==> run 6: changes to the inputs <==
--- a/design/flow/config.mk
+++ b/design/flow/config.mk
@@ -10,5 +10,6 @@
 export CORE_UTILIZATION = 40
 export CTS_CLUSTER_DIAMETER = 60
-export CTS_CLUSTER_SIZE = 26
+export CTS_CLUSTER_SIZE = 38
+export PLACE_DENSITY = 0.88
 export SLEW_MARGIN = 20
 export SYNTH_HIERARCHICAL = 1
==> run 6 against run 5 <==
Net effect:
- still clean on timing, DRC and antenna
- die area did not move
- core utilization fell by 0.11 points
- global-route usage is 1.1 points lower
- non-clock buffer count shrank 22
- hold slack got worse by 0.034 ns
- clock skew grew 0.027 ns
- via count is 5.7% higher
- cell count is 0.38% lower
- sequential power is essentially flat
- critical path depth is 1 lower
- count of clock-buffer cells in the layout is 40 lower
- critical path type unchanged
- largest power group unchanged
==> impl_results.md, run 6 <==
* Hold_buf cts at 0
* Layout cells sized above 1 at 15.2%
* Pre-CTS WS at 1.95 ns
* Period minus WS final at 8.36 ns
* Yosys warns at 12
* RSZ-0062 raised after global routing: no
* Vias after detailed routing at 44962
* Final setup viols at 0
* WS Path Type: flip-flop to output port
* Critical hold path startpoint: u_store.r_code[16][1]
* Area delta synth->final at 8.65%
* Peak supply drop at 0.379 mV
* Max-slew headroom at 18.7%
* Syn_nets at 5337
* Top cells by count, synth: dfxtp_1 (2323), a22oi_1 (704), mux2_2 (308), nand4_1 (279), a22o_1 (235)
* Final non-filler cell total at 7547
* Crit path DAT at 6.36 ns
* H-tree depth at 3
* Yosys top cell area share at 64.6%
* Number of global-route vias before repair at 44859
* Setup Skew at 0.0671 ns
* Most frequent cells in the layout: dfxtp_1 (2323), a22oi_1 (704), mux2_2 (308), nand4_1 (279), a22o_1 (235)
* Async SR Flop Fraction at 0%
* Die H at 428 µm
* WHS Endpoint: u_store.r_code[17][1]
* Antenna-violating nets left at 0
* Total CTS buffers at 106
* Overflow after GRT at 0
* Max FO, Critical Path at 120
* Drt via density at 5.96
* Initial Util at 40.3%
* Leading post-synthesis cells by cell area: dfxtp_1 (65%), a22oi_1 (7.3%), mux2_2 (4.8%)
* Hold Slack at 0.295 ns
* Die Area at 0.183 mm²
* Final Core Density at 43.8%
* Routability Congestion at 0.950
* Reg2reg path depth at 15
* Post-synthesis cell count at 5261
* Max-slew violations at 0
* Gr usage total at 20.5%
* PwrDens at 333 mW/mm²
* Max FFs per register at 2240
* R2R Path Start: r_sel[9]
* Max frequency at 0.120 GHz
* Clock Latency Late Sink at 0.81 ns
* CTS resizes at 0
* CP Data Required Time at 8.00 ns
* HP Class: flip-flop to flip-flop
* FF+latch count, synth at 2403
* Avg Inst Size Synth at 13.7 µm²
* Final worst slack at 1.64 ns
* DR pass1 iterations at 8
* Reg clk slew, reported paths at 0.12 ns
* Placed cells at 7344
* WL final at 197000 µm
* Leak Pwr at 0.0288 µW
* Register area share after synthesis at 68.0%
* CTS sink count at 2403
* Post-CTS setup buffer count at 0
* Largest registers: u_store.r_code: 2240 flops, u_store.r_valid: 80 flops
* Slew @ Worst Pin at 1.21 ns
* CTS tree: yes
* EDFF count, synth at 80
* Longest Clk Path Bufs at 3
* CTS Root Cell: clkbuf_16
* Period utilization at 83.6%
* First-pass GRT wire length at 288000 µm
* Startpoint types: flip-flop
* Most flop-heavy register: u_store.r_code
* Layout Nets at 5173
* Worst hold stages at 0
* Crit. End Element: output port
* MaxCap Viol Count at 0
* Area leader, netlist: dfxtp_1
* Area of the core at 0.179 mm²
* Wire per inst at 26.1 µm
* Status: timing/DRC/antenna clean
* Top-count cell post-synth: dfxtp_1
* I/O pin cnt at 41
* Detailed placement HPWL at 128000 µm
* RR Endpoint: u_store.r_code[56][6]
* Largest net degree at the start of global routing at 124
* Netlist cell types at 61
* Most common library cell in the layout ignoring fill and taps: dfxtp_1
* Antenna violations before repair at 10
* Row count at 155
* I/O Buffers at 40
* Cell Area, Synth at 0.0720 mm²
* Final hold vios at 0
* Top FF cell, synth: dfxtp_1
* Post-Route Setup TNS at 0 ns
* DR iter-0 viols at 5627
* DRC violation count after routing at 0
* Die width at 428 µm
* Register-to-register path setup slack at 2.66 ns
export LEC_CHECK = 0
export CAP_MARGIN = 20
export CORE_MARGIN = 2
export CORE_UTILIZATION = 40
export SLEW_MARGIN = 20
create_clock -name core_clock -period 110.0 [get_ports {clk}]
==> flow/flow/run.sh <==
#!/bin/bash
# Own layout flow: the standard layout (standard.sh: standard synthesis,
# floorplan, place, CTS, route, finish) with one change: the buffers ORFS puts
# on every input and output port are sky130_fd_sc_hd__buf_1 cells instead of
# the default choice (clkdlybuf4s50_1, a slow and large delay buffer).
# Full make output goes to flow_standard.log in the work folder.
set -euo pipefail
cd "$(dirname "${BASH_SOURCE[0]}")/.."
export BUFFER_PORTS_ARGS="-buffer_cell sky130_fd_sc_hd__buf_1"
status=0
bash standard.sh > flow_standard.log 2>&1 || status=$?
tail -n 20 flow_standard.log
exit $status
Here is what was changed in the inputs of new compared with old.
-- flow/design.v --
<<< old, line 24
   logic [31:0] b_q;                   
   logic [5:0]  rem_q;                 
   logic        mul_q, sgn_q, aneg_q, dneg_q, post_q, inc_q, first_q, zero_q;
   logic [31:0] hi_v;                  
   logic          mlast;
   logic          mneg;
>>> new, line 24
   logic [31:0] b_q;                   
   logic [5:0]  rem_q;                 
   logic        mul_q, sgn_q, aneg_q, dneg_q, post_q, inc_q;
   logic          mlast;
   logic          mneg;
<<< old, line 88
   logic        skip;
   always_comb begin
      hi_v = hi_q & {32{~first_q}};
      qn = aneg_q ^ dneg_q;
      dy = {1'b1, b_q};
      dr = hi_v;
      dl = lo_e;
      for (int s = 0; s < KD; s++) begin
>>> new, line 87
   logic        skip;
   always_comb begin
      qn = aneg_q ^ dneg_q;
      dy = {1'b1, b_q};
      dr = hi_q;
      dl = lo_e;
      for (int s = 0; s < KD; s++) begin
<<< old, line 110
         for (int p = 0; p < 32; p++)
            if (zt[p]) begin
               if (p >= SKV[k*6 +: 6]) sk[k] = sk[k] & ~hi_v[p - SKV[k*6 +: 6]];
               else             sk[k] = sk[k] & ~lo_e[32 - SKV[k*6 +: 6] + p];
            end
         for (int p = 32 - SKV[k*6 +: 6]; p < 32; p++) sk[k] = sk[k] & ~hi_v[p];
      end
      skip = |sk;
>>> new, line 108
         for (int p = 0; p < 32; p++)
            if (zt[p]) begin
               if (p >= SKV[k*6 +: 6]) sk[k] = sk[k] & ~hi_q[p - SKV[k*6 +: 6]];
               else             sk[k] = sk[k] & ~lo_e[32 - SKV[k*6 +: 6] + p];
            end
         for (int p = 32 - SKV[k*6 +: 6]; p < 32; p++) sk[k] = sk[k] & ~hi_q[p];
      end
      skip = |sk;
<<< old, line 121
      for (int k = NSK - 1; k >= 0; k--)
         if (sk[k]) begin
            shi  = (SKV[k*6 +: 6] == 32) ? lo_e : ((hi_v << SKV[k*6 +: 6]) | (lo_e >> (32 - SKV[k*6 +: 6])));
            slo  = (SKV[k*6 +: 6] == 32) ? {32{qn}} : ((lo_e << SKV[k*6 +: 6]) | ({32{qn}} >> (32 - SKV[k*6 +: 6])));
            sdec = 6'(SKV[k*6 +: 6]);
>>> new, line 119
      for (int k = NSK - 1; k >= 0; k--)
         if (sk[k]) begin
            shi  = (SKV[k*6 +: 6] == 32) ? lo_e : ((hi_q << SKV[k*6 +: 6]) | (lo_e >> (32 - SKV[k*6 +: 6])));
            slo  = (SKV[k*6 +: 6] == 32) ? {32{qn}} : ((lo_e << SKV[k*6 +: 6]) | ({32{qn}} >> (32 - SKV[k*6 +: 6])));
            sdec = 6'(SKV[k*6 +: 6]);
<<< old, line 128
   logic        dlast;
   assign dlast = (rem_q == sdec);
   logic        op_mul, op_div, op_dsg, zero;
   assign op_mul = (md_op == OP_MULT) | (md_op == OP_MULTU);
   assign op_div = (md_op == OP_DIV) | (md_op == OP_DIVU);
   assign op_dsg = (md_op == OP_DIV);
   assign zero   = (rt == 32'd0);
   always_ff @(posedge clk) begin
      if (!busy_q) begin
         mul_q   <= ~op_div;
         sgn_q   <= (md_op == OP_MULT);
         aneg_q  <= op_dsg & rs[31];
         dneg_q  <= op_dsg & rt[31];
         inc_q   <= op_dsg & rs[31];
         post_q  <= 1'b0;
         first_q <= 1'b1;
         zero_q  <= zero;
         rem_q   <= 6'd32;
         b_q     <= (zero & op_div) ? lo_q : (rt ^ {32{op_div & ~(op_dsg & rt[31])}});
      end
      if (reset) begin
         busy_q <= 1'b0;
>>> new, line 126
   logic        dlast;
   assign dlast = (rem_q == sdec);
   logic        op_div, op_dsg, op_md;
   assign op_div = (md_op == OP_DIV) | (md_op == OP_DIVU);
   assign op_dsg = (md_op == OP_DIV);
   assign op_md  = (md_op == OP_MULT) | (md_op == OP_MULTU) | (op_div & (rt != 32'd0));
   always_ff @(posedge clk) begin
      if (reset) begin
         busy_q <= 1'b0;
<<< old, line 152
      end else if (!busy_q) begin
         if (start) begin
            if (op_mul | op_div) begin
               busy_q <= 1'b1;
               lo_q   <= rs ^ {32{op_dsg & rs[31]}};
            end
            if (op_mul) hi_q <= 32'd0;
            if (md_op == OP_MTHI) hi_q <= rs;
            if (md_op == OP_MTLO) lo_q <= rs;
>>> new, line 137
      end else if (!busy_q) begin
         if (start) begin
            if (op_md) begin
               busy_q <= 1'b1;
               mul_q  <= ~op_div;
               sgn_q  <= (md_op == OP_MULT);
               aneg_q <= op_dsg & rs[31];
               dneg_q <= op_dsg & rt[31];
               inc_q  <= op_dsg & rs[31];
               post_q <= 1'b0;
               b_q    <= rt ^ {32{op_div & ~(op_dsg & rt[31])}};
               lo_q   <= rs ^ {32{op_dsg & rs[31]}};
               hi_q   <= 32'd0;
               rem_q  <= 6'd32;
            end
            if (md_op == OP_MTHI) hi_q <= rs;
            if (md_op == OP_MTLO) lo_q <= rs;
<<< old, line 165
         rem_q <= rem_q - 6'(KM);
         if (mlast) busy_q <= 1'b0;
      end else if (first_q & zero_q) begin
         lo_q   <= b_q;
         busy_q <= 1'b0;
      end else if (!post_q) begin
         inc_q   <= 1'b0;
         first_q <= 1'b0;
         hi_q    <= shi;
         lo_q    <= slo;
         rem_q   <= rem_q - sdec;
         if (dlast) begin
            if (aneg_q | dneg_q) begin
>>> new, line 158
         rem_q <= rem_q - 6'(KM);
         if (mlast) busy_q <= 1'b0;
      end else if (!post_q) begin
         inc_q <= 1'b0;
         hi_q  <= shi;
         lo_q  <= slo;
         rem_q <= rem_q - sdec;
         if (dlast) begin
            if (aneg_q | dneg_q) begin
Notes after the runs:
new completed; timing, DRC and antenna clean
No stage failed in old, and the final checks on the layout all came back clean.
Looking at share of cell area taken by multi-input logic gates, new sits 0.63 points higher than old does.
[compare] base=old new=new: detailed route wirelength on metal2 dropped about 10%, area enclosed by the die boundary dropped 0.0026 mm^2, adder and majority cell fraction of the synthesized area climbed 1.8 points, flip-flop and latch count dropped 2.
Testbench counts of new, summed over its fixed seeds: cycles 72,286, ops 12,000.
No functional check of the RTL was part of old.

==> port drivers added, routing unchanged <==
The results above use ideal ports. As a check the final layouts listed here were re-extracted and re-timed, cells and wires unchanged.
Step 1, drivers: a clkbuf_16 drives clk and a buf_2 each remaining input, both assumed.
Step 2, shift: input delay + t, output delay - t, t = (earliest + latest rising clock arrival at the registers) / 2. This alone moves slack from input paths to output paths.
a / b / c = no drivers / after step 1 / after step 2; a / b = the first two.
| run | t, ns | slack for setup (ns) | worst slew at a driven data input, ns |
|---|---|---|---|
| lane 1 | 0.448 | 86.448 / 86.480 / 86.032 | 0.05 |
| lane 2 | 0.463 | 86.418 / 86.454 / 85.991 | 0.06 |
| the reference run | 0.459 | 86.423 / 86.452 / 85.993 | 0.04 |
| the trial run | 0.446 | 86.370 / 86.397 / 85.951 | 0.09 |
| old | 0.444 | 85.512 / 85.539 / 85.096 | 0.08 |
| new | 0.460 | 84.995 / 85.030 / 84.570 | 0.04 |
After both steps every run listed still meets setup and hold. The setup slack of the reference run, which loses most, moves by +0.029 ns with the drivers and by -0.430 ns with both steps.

Problem to solve -
The answer must be every line of the records that contains the word "with".

Solution -
# floorplan, place, CTS, route, finish) with one change: the buffers ORFS puts
Here is what was changed in the inputs of new compared with old.
After both steps every run listed still meets setup and hold. The setup slack of the reference run, which loses most, moves by +0.029 ns with the drivers and by -0.430 ns with both steps.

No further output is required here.